Commentary: How do you define success?

Publication
Article
dvm360dvm360 January 2022
Volume 53
Issue 1

It is important to define what success is for you at this moment. You will find that some things are more important than others at different times in your life, and that is OK. Our veterinary careers, the relationships we develop, and everything in between are parts of our life journey and play a role in our success.

A bit of introspection will help you get an idea and, eventually, a very clear visualization of what success means to you and how to achieve it.

Ask yourself: What does success look like? And, more importantly, what does it feel like? Note the difference between the 2 questions. On paper, your answers may look good; yet inside your mind, body, and/or spirit, there is turbulence and suffering. In other words, your life may feel different from how it looks.

On the other hand, it could be the opposite. You may lead a very different lifestyle than that of the peers you grew up with, one that may not look successful to them but makes you happier, engaged, and more fulfilled.

What does success look like?

What is the big picture, and what does it look like if you zoom in? Look at how you spend your time. Walk through an ideal day, an ideal interaction, and so forth.

As you check many of the common boxes for adulthood success, it is necessary to tune in to whether those boxes align with who you are and whether they allow you to experience true well-being, an intentionally created state, rather than a pseudo well-being, which is circumstantial.

Perhaps you go years without acknowledging your quality of life, despite the many client conversations you have on the topic. Then you get to a point and ask, “How did I end up here?” or “Why does this not fit for me, but it does for someone else?” or “Is this what success is all about?”

Depending on your current stage of life, success may mean very different things, such as graduating college, becoming a parent, retiring, or caring for an elderly parent.
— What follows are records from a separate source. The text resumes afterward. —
===== config.mk =====
export PLATFORM = sky130hd
export DESIGN_NAME = div_top
export DESIGN_NICKNAME = d
export VERILOG_FILES = /design/src/verilog/div_pkg.sv /design/src/verilog/div_control.sv /design/src/verilog/div_data_path.sv /design/src/verilog/div_top.sv
export SDC_FILE = /design/constraint.sdc
export NUM_CORES = 1
export LEC_CHECK = 0
export BUFFER_PORTS_ARGS = -buffer_cell sky130_fd_sc_hd__clkbuf_2
export CAP_MARGIN = 20
export CORE_MARGIN = 5
export CORE_UTILIZATION = 40
export DETAILED_ROUTE_END_ITERATION = 12
export GPL_TIMING_DRIVEN = 0
export SYNTH_ARGS = -nofsm -noshare
export SYNTH_HDL_FRONTEND = slang
export SYNTH_SLANG_ARGS = --single-unit

===== constraint.sdc =====
create_clock -name clk -period 4.7 [get_ports clk]
set_input_delay 0.94 -clock clk [delete_from_list [all_inputs] [get_ports clk]]
set_output_delay 0.94 -clock clk [all_outputs]
set_load 0.005 [all_outputs]

===== src/verilog/div_pkg.sv =====
//////////////////////////////////////////////////////////////////////
// Shared definitions for the restoring divider
// Operand width, iteration counter width, controller state type
//////////////////////////////////////////////////////////////////////

package div_pkg;

    // Width of dividend, divisor, quotient and remainder
    localparam int WIDTH = 8;

    // Iteration counter must hold values up to WIDTH+1
    localparam int CNT_W = $clog2(WIDTH + 2);

    // Controller states
    // ST_IDLE waits for operands, ST_RUN iterates,
    // ST_DONE presents the result until it is taken
    typedef enum logic [1:0] {
        ST_IDLE = 2'd0,
        ST_RUN  = 2'd1,
        ST_DONE = 2'd2
    } div_state_t;

endpackage
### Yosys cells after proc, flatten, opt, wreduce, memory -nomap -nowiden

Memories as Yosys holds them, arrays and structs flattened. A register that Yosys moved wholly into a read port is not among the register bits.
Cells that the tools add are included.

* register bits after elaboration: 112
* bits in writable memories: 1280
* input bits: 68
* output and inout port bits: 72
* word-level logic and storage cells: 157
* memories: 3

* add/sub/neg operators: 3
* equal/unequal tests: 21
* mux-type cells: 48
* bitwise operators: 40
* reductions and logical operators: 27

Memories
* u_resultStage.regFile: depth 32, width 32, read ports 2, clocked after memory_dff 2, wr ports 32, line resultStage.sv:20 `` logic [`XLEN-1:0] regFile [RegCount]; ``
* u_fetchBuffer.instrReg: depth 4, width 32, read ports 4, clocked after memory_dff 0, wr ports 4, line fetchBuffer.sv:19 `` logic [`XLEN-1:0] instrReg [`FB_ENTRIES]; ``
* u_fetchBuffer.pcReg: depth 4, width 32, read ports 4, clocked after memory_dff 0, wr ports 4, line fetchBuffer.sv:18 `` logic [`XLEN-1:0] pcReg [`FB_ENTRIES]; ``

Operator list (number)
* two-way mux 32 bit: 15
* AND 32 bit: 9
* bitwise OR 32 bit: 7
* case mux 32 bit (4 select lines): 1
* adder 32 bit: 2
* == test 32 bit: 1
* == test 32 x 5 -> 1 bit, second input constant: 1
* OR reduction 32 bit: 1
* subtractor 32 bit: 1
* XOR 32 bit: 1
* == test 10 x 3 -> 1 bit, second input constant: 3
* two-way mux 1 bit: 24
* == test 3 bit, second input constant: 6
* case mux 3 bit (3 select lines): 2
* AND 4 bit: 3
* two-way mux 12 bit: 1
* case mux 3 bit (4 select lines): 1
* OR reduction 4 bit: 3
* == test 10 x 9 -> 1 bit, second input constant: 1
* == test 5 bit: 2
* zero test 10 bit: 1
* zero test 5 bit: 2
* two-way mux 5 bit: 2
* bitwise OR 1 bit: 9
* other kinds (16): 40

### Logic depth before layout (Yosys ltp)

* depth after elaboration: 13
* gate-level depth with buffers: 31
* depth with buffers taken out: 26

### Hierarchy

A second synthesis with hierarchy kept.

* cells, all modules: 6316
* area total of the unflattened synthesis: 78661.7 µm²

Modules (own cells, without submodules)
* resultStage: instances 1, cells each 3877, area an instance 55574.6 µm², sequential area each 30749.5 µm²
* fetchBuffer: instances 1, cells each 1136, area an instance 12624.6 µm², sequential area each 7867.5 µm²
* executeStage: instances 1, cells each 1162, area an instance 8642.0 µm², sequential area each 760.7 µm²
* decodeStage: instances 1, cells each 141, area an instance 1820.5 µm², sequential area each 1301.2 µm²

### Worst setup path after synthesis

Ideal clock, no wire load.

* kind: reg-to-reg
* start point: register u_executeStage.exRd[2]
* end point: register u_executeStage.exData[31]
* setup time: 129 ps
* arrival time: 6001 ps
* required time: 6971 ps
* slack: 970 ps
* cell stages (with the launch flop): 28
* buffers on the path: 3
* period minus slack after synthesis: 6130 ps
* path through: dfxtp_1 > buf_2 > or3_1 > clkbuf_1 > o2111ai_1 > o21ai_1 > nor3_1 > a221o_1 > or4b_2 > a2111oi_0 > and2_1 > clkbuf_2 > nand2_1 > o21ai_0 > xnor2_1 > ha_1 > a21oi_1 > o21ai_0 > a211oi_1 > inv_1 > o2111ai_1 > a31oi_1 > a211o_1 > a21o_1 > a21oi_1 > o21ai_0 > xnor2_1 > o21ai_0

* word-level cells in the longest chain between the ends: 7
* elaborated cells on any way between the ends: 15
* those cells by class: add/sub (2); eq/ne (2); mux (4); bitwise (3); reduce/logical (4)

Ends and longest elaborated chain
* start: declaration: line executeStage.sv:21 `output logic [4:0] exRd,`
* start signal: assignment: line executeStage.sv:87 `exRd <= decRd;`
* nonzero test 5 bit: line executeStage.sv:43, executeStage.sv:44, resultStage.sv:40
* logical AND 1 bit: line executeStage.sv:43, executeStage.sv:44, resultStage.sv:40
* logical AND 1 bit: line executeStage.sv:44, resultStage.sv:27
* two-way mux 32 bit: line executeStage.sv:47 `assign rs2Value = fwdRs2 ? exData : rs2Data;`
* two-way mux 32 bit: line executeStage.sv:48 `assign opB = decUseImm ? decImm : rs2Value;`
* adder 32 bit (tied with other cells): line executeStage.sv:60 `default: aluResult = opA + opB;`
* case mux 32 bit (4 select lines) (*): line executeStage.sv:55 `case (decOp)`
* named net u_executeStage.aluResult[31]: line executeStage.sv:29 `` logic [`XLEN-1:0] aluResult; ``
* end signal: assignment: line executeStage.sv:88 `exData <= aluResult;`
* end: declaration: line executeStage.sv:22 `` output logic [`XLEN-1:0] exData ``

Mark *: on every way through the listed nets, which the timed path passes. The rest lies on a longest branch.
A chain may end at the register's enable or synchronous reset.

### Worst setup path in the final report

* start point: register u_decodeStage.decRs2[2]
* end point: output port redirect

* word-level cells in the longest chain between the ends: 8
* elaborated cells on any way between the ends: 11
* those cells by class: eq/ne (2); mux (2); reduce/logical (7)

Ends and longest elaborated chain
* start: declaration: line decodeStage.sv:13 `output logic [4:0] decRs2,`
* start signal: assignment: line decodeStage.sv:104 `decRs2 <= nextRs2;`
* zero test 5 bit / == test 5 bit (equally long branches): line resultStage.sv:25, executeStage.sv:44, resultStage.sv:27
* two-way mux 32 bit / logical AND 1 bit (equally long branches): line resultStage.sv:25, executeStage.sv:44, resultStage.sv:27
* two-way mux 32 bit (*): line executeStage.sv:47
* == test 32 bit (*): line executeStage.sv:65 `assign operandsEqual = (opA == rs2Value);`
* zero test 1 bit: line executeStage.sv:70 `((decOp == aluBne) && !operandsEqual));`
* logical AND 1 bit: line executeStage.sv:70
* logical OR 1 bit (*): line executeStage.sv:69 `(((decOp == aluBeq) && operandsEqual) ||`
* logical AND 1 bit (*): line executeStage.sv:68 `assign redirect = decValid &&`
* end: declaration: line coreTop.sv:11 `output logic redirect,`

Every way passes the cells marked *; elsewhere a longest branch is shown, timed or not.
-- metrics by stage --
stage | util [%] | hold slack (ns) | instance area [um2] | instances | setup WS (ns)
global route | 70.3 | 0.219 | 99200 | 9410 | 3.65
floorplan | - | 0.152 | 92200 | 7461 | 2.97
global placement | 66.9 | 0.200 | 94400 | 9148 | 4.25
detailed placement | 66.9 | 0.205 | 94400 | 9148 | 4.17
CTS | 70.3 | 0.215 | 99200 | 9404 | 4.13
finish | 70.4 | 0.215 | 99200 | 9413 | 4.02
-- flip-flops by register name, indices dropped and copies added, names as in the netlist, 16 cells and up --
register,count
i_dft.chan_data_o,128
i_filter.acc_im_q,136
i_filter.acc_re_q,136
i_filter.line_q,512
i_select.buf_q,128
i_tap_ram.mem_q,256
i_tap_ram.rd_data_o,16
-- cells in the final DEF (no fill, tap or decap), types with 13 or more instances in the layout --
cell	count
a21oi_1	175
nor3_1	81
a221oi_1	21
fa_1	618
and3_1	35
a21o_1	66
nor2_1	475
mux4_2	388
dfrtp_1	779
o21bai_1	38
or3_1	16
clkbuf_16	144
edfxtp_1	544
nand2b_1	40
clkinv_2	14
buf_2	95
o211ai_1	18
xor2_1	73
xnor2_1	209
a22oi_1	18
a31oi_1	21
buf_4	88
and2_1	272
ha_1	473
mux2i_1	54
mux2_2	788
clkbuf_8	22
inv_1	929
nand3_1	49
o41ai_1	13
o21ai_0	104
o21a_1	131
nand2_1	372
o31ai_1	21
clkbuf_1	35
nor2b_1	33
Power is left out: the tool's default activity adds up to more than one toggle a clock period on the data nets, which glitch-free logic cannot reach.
$ cat config.mk
export PLATFORM = sky130hd
export DESIGN_NAME = fetch_top
export DESIGN_NICKNAME = d
export VERILOG_FILES = /design/src/logic/core_cfg_pkg.sv /design/src/logic/fetch_pkg.sv /design/src/logic/pc_gen.sv /design/src/logic/md_hold_ctrl.sv /design/src/logic/fetch_ctrl.sv /design/src/logic/inst_rom.sv /design/src/logic/fetch_top.sv
export SDC_FILE = /design/constraint.sdc
export NUM_CORES = 1
export LEC_CHECK = 0
export ABC_AREA = 1
export BUFFER_PORTS_ARGS = -buffer_cell sky130_fd_sc_hd__buf_4
export CAP_MARGIN = 5
export CORE_UTILIZATION = 40
export CTS_CLUSTER_SIZE = 30
export DETAILED_ROUTE_END_ITERATION = 16
export GPL_ROUTABILITY_DRIVEN = 0
export PLACE_DENSITY = 0.65
export RECOVER_POWER = 50
export SLEW_MARGIN = 10
export SYNTH_ARGS = -nofsm -noshare
export SYNTH_HDL_FRONTEND = slang
export SYNTH_SLANG_ARGS = --single-unit
$ cat constraint.sdc
create_clock -name clk -period 1.6 [get_ports clk]
set_clock_uncertainty 0.1 [all_clocks]
set_input_delay 0.16 -clock clk [delete_from_list [all_inputs] [get_ports clk]]
set_output_delay 0.16 -clock clk [all_outputs]
set_load 0.02 [all_outputs]
==> src/source/revo_pkg.sv <==
`default_nettype none

package revo_pkg;

	// bits per serializer word
	localparam int word_bits = 8;

	// one serializer word, bit 7 leaves first
	typedef logic [word_bits-1:0] word_t;

	// revolution channel on a marker cycle
	localparam word_t marker_word = 8'b1111_1111;

	// revolution channel on every other cycle
	localparam word_t idle_word = 8'b0000_0000;

	// quad-bunch words in one turn
	localparam int default_words_per_revo = 1280;

	// word clock cycles of internal reset after power-up or a reset pulse
	localparam int default_reset_hold = 1024;

endpackage

`default_nettype wire

==> src/source/reset_sequencer.sv <==
`default_nettype none

module reset_sequencer #(
	parameter int reset_hold = revo_pkg::default_reset_hold
) (
	input logic clock50,
	input logic reset,
	output logic run_reset
);

	localparam int hold_bits = $clog2(reset_hold + 1);
	localparam logic [hold_bits-1:0] hold_load = hold_bits'(reset_hold);

	// starts loaded, so configuration gives a full hold as well
	logic [hold_bits-1:0] hold_count = hold_load;

	// reload on every cycle reset is seen, then run down to zero
	always_ff @(posedge clock50) begin
		if (reset) begin
			hold_count <= hold_load;
		end else if (hold_count != '0) begin
			hold_count <= hold_count - 1'b1;
		end
	end

	// held until the count is spent
	assign run_reset = (hold_count != '0);

endmodule

`default_nettype wire

==> src/source/revo_marker_generator.sv <==
`default_nettype none

module revo_marker_generator #(
	parameter int words_per_revo = revo_pkg::default_words_per_revo
) (
	input logic clock50,
	input logic run_reset,
	output logic marker_pulse,
	output revo_pkg::word_t revo_word
);

	import revo_pkg::*;

	localparam int count_bits = $clog2(words_per_revo + 1);
	localparam logic [count_bits-1:0] reload_value = count_bits'(words_per_revo - 1);

	// quad-bunch words left in this turn
	logic [count_bits-1:0] quad_bunch_count;
	logic turn_done;

	assign turn_done = (quad_bunch_count == '0);

	always_ff @(posedge clock50) begin
		if (run_reset) begin
			quad_bunch_count <= reload_value;
		end else if (turn_done) begin
			quad_bunch_count <= reload_value;
		end else begin
			quad_bunch_count <= quad_bunch_count - 1'b1;
		end
	end

	// marker word and pulse land one cycle after the count hits zero
	always_ff @(posedge clock50) begin
		if (run_reset) begin
			marker_pulse <= 1'b0;
			revo_word <= idle_word;
		end else if (turn_done) begin
			marker_pulse <= 1'b1;
			revo_word <= marker_word;
		end else begin
			marker_pulse <= 1'b0;
			revo_word <= idle_word;
		end
	end

endmodule

`default_nettype wire

==> src/source/bunch_clock_pattern.sv <==
`default_nettype none

module bunch_clock_pattern #(
	parameter int clock_half_bits = 1
) (
	input logic clock50,
	input logic run_reset,
	input logic marker_pulse,
	output revo_pkg::word_t clock_word
);

	import revo_pkg::*;

	// one full bunch clock period in serial bits
	localparam int period = 2 * clock_half_bits;
	localparam int phase_bits = $clog2(period);
	localparam logic [phase_bits-1:0] last_phase = phase_bits'(period - 1);

	// bit phase of the first bit of the next word
	logic [phase_bits-1:0] phase_count;
	logic [phase_bits-1:0] phase_now;
	logic [phase_bits-1:0] phase_next;
	word_t pattern;

	// a marker forces phase 0 so the clock realigns every turn
	assign phase_now = marker_pulse ? '0 : phase_count;

	always_comb begin
		logic [phase_bits-1:0] bit_phase;
		bit_phase = phase_now;
		// msb first, high for the first half of the period
		for (int i = word_bits - 1; i >= 0; i--) begin
			pattern[i] = (bit_phase < phase_bits'(clock_half_bits));
			if (bit_phase == last_phase) begin
				bit_phase = '0;
			end else begin
				bit_phase = bit_phase + 1'b1;
			end
		end
		// after a full word this is the phase of the following word
		phase_next = bit_phase;
	end

	always_ff @(posedge clock50) begin
		if (run_reset) begin
			phase_count <= '0;
		end else begin
			phase_count <= phase_next;
		end
	end

	always_ff @(posedge clock50) begin
		if (run_reset) begin
			clock_word <= '0;
		end else begin
			clock_word <= pattern;
		end
	end

endmodule

`default_nettype wire

==> src/source/word_delay_line.sv <==
`default_nettype none

module word_delay_line #(
	parameter type payload_t = revo_pkg::word_t,
	parameter int depth = 0
) (
	input logic clock50,
	input logic run_reset,
	input payload_t data_in,
	output payload_t data_out
);

	generate
		if (depth == 0) begin : gen_pass
			// no alignment needed
			assign data_out = data_in;
		end else begin : gen_shift
			payload_t stages [depth];

			always_ff @(posedge clock50) begin
				if (run_reset) begin
					for (int k = 0; k < depth; k++) begin
						stages[k] <= '0;
					end
				end else begin
					stages[0] <= data_in;
					for (int k = 1; k < depth; k++) begin
						stages[k] <= stages[k-1];
					end
				end
			end

			// oldest stage is the output
			assign data_out = stages[depth-1];
		end
	endgenerate

endmodule

`default_nettype wire

==> src/source/status_display.sv <==
`default_nettype none

module status_display #(
	parameter int stretch_cycles = 5
) (
	input logic clock50,
	input logic run_reset,
	input logic marker_pulse,
	output logic [7:0] leds
);

	localparam int stretch_bits = $clog2(stretch_cycles + 1);

	// the pulse itself covers the first cycle
	localparam logic [stretch_bits-1:0] stretch_load = stretch_bits'(stretch_cycles - 1);

	logic [stretch_bits-1:0] stretch_count;
	logic marker_visible;
	logic revo_seen;

	// retriggers on every marker
	always_ff @(posedge clock50) begin
		if (run_reset) begin
			stretch_count <= '0;
		end else if (marker_pulse) begin
			stretch_count <= stretch_load;
		end else if (stretch_count != '0) begin
			stretch_count <= stretch_count - 1'b1;
		end
	end

	assign marker_visible = marker_pulse | (stretch_count != '0);

	// sticky until the next reset
	always_ff @(posedge clock50) begin
		if (run_reset) begin
			revo_seen <= 1'b0;
		end else if (marker_pulse) begin
			revo_seen <= 1'b1;
		end
	end

	assign leds[7:6] = 2'b00;
	assign leds[5] = run_reset;
	assign leds[4] = marker_visible;
	assign leds[3] = revo_seen | marker_pulse;
	assign leds[2:0] = 3'b000;

endmodule

`default_nettype wire

==> src/source/revo_clock_top.sv <==
`default_nettype none

module revo_clock_top #(
	parameter int words_per_revo = revo_pkg::default_words_per_revo,
	parameter int reset_hold = revo_pkg::default_reset_hold,
	parameter int clock_half_bits = 1,
	parameter int align_delay = 0,
	parameter int stretch_cycles = 5000000
) (
	input logic clock50,
	input logic reset,
	output revo_pkg::word_t clock_word,
	output revo_pkg::word_t revo_word,
	output logic lemo,
	output logic [7:0] leds
);

	import revo_pkg::*;

	logic run_reset;
	logic marker_pulse;
	word_t clock_word_raw;
	word_t revo_word_raw;

	reset_sequencer #(
		.reset_hold(reset_hold)
	) reset_sequencer_inst (
		.clock50(clock50),
		.reset(reset),
		.run_reset(run_reset)
	);

	revo_marker_generator #(
		.words_per_revo(words_per_revo)
	) revo_marker_generator_inst (
		.clock50(clock50),
		.run_reset(run_reset),
		.marker_pulse(marker_pulse),
		.revo_word(revo_word_raw)
	);

	// divided clock, phase locked to the marker
	bunch_clock_pattern #(
		.clock_half_bits(clock_half_bits)
	) bunch_clock_pattern_inst (
		.clock50(clock50),
		.run_reset(run_reset),
		.marker_pulse(marker_pulse),
		.clock_word(clock_word_raw)
	);

	// same depth on all three keeps the outputs lined up
	word_delay_line #(
		.payload_t(word_t),
		.depth(align_delay)
	) clock_delay_inst (
		.clock50(clock50),
		.run_reset(run_reset),
		.data_in(clock_word_raw),
		.data_out(clock_word)
	);

	word_delay_line #(
		.payload_t(word_t),
		.depth(align_delay)
	) revo_delay_inst (
		.clock50(clock50),
		.run_reset(run_reset),
		.data_in(revo_word_raw),
		.data_out(revo_word)
	);

	word_delay_line #(
		.payload_t(logic),
		.depth(align_delay)
	) lemo_delay_inst (
		.clock50(clock50),
		.run_reset(run_reset),
		.data_in(marker_pulse),
		.data_out(lemo)
	);

	// led stretch works on the undelayed pulse
	status_display #(
		.stretch_cycles(stretch_cycles)
	) status_display_inst (
		.clock50(clock50),
		.run_reset(run_reset),
		.marker_pulse(marker_pulse),
		.leds(leds)
	);

endmodule

`default_nettype wire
Who we are as dynamic individuals and how we want to experience our lives brings awareness to the little things, which are the moments that make up what success means to us. This is where personal development and mindfulness become useful resources in your toolbox for building a successful life. Cultivating these skills will allow you to bring success into each area of your life. You then can lean on self-reliance and/or the relationships with mentors to guide you along the way.
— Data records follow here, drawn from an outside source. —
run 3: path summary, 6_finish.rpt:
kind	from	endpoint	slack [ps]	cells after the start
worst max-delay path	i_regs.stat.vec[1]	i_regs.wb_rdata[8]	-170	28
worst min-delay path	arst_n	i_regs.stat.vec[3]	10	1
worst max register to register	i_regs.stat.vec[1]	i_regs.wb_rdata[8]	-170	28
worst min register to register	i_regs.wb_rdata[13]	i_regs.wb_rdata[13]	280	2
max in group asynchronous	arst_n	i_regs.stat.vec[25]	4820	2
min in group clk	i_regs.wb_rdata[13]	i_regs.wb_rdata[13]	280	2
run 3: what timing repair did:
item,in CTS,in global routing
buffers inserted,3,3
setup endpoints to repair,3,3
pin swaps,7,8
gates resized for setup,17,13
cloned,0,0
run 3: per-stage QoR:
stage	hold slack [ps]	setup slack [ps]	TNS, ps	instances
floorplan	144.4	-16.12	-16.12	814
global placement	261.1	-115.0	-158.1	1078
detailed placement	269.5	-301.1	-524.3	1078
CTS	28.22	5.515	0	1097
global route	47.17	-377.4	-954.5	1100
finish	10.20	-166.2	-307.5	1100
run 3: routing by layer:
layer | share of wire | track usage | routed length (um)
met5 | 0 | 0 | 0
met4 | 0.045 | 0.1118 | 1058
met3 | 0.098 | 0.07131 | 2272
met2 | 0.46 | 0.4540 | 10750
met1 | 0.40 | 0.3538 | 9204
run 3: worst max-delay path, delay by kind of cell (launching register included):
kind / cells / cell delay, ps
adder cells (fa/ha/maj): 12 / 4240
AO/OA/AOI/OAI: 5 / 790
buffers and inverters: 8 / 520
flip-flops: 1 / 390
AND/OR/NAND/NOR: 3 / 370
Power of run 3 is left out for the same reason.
**config.mk**
```make
export PLATFORM = sky130hd
export DESIGN_NAME = qla_core
export DESIGN_NICKNAME = d
export VERILOG_FILES = /design/src/qla_pkg.sv /design/src/dac_if.sv /design/src/dac_serial_writer.sv /design/src/dac_update_ctrl.sv /design/src/motor_channel.sv /design/src/qla_core.sv
export SDC_FILE = /design/constraint.sdc
export NUM_CORES = 1
export LEC_CHECK = 0
export ABC_AREA = 1
export BUFFER_PORTS_ARGS = -buffer_cell sky130_fd_sc_hd__buf_2
export CORE_MARGIN = 8
export CORE_UTILIZATION = 35
export DETAILED_ROUTE_END_ITERATION = 8
export GPL_ROUTABILITY_DRIVEN = 0
export SLEW_MARGIN = 30
export SYNTH_ARGS = -nofsm -noshare
export SYNTH_HDL_FRONTEND = slang
export SYNTH_SLANG_ARGS = --single-unit
```
**constraint.sdc**
```tcl
create_clock -name sysclk -period 3.11 [get_ports sysclk]
set_input_delay 0.311 -clock sysclk [delete_from_list [all_inputs] [get_ports sysclk]]
set_output_delay 0.311 -clock sysclk [all_outputs]
set_load 0.03 [all_outputs]
```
But many individuals check a box of what they think success looks like and yet miss the reason why, which either enhances or diminishes your well-being depending on where you are along your path.

What does success feel like?

The “feels like” question guides you to your “why.” This is the driving factor behind individual motivation and value. What feels good for one person may not feel good for another, but somehow we tried to apply the same one-size-fits-all approach to life, and it’s not fitting.

Developing core values can be very useful, because your core values will help you define your why, which will change over time. Therefore, it’s necessary to intentionally reevaluate your core values on occasion.

Time may be one of your most important assets. You’ve probably heard the adage “Time is money.” Perhaps that rings true for you, but remember, time is many other things as well. To me, time is connectedness; time is freedom. This “why” keeps me focused on what matters and helps me assert boundaries.

In my early 20s, my mental health and physical health suffered greatly as I struggled to find grounding in the veterinary profession. It wasn’t until I put my well-being at the forefront of everything I did that I overcame those challenges, finding success in my emotional balance first and then other areas of my life.

The 1 word I could come up with at the time was happy. This became the guiding principle to my success. That was the start of me defining why I’m doing what I’m doing—what it looked like and how it felt. This led me to further developing clarity around the vision of my life, and the quality of my mind and my experiences. It raised the energy I brought into each aspect of my life, allowing me to establish healthy boundaries and move forward in a way that felt authentic to me.

Do more of what makes you happy

Let’s say you design a picture of your ideal life but you recognize that you are not actually spending your days engaging in the things that make up that picture. You now can reallocate your resources (time, energy, focus, etc) to support that ideal vision. This is how you are going to achieve success. If you are oblivious to these things, you can’t manage or change them.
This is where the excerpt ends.